4 minute read

Building Advanced RAG Applications with FalkorDB Vector Store in LangChain: A Comprehensive Guide

Retrieval Augmented Generation (RAG) has emerged as a powerful paradigm in modern AI applications, allowing language models to access external knowledge for more accurate and contextual responses. One of the key components in any RAG system is the vector store, which enables efficient semantic search across documents. In this guide, we’ll explore how to implement advanced RAG applications using FalkorDB as a vector store within the LangChain framework.

What is FalkorDB Vector Store?

FalkorDB is a graph database that provides vector indexing capabilities, making it an excellent choice for RAG applications. When integrated with LangChain, it allows developers to store embeddings and perform similarity searches efficiently. The FalkorDBVector class in LangChain’s community integrations provides a robust interface for vector storage and retrieval.

Setting Up FalkorDB Vector Store

To get started with FalkorDB in LangChain, you need to install the required package:

pip install falkordb langchain

Here’s a basic example of how to initialize and use FalkorDB Vector Store:

from langchain_community.vectorstores.falkordb_vector import FalkorDBVector
from langchain_community.embeddings.openai import OpenAIEmbeddings
from langchain_text_splitters import CharacterTextSplitter
from langchain_community.document_loaders import TextLoader

# Connection settings
host = "localhost"
port = 6379

# Load and split documents
raw_documents = TextLoader('data/state_of_the_union.txt').load()
text_splitter = CharacterTextSplitter(chunk_size=1000, chunk_overlap=0)
documents = text_splitter.split_documents(raw_documents)

# Initialize embeddings
embeddings = OpenAIEmbeddings()

# Create vector store
vectorstore = FalkorDBVector.from_documents(
    embedding=embeddings,
    documents=documents,
    host=host,
    port=port,
)

Configuration Options

FalkorDBVector offers numerous configuration options to tailor it to your specific use case:

Basic Connection Settings

  • host: FalkorDB host address
  • port: FalkorDB port number
  • username and password: For connecting to FalkorDB Cloud instances
  • ssl: Whether to use SSL/TLS encryption (default: False)

Data Structure Settings

  • database: Database name (optional, auto-generated if not provided)
  • node_label: Label for nodes storing embeddings (default: “Chunk”)
  • relation_type: Type of relationship for stored embeddings (default: “”)
  • embedding_node_property: Property name for storing embeddings (default: “embedding”)
  • text_node_property: Property name for storing text (default: “text”)

Search Settings

  • distance_strategy: Distance metric to use (default: “EUCLIDEAN”)
  • search_type: Search type, either VECTOR or HYBRID (default: VECTOR)
  • index_type: Vector index type to use

Advanced RAG Operations

Adding Documents

You can add documents to an existing FalkorDB vector store in several ways:

# Adding documents
ids = vectorstore.add_documents(new_documents)

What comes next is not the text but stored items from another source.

This design comes from an exercise in tuning for small area on the open sky130 flow, not from production work.
In this exercise RTL edits were held to simulation tests only and were not proved equivalent to the original.
No activity file was given, so power comes from the tool's default toggle rates.

<file path="design/flow/config.mk">
export PLATFORM = sky130hd
export DESIGN_NAME = pkt_sniffer
export DESIGN_NICKNAME = pkt_sniffer
export VERILOG_FILES = /design/flow/design.v
export SDC_FILE = /design/flow/constraint.sdc
export NUM_CORES = 4
export LEC_CHECK = 0
export CAP_MARGIN = 20
export CORE_MARGIN = 2
export CORE_UTILIZATION = 40
export SLEW_MARGIN = 20
</file>
<file path="design/flow/constraint.sdc">
create_clock -name core_clock -period 6.0 [get_ports {clk}]
set_input_delay 1.2000 -clock core_clock [delete_from_list [all_inputs] [get_ports {clk}]]
set_output_delay 1.2000 -clock core_clock [all_outputs]
set_load 0.01 [all_outputs]
</file>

# Adding texts with metadata
texts = ["Text content 1", "Text content 2"]
metadatas = [{"source": "file1.txt"}, {"source": "file2.txt"}]
ids = vectorstore.add_texts(texts, metadatas=metadatas)

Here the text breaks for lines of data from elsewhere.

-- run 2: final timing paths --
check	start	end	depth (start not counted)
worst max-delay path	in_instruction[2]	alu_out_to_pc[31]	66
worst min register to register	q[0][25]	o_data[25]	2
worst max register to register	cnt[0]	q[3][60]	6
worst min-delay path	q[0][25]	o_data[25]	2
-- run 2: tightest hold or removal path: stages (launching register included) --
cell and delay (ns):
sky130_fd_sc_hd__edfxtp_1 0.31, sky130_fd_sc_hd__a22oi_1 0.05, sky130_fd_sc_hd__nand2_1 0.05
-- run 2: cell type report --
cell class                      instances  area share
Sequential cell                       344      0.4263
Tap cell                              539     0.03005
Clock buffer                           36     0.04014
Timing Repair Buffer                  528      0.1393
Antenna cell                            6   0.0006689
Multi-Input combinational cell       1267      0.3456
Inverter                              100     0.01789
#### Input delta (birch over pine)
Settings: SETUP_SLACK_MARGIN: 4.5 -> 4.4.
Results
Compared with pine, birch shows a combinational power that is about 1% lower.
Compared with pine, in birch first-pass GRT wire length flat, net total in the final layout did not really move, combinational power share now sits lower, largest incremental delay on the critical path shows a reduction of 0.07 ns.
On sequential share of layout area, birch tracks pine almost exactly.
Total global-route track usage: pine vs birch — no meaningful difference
This is an optimization exercise on Yosys and OpenROAD, whose aim is small area and a short achievable clock period, not a production implementation.
The RTL was checked by simulation tests, not by an equivalence proof against the original design.
No driver is modelled on the clock port, so clock power and skew are understated where the tree is cut down; a real chip needs a root buffer or a tree.
Power figures rest on the tool's default switching activity, not on a simulated workload.

Design squeeze_conv_layer, start of the top module:
module squeeze_conv_layer
(
	input  wire        clk,
	input  wire        rst_n,
	input  wire        layer_en,
	input  wire [15:0] ifm,
	input  wire        ram_feedback,
	output wire [63:0] ofm,
	output wire        ofm_sample,
	output wire        layer_finish
);
Size: roughly 940 cells after synthesis, roughly 210 flip-flops, ~86 I/O pins, roughly 0.011 mm² of cells after synthesis.
clock: 10.0 ns
lec_check: 0
cap_margin: 20
core_margin: 2
core_utilization: 40
slew_margin: 20
synth_hierarchical: 1
synth_minimum_keep_size: 0
standard.sh (not shown) runs the stock make flow with config.mk's settings and CLKGATE_MAP_FILE= SYNTH_SCRIPT=/design/flow/synth_recipe.tcl, a recipe that flattens the netlist after the stock synthesis.
==> flow/flow/run.sh <==
#!/bin/bash
# Standard synthesis unchanged. The layout steps use plain buffers on the ports,
# a shallow clock tree without dummy loads (flat_cts.tcl bypasses the middle
# level, so the root drives the leaf buffers), and ask the repair passes for
# extra setup margin on the worst paths only, so that the achieved period
# shrinks with little added area (constraints unchanged).
set -euo pipefail
bash standard.sh synth > synth.log 2>&1
bash standard.sh \
  "BUFFER_PORTS_ARGS=-buffer_cell sky130_fd_sc_hd__buf_2" \
  "CTS_ARGS=-sink_clustering_enable -repair_clock_nets -dont_use_dummy_load -buf_list sky130_fd_sc_hd__clkbuf_16 -root_buf sky130_fd_sc_hd__clkbuf_16 -sink_clustering_size 25 -sink_clustering_max_diameter 150" \
  "PRE_CTS_TCL=$PWD/flow/flat_cts.tcl" \
  SETUP_SLACK_MARGIN=7.3 TNS_END_PERCENT=0 finish > layout.log 2>&1
Other scripts of this flow, unchanged in this note and not shown: flow/flow/flat_cts.tcl
Change:
--- a/flow/config.mk
+++ b/flow/config.mk
@@ -8,5 +8,6 @@
 export CAP_MARGIN = 20
 export CORE_MARGIN = 2
-export CORE_UTILIZATION = 40
+export CORE_UTILIZATION = 48
+export PLACE_DENSITY = 0.65
 export SLEW_MARGIN = 20
 export SYNTH_HIERARCHICAL = 1
Combinational power is about the same.
Global-route usage rose by 2.7 points.
Routed wire length is lower by 2.1%.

# Adding pre-computed embeddings
embeddings_list = [[0.1, 0.2, ...], [0.3, 0.4, ...]]
ids = vectorstore.add_embeddings(texts, embeddings_list, metadatas=metadatas)

FalkorDB supports various search methods:

# Basic similarity search
docs = vectorstore.similarity_search("What is artificial intelligence?", k=5)

# Search with scores
docs_with_scores = vectorstore.similarity_search_with_score("What is artificial intelligence?")

# Search by vector
query_embedding = embeddings.embed_query("What is artificial intelligence?")
docs = vectorstore.similarity_search_by_vector(query_embedding, k=5)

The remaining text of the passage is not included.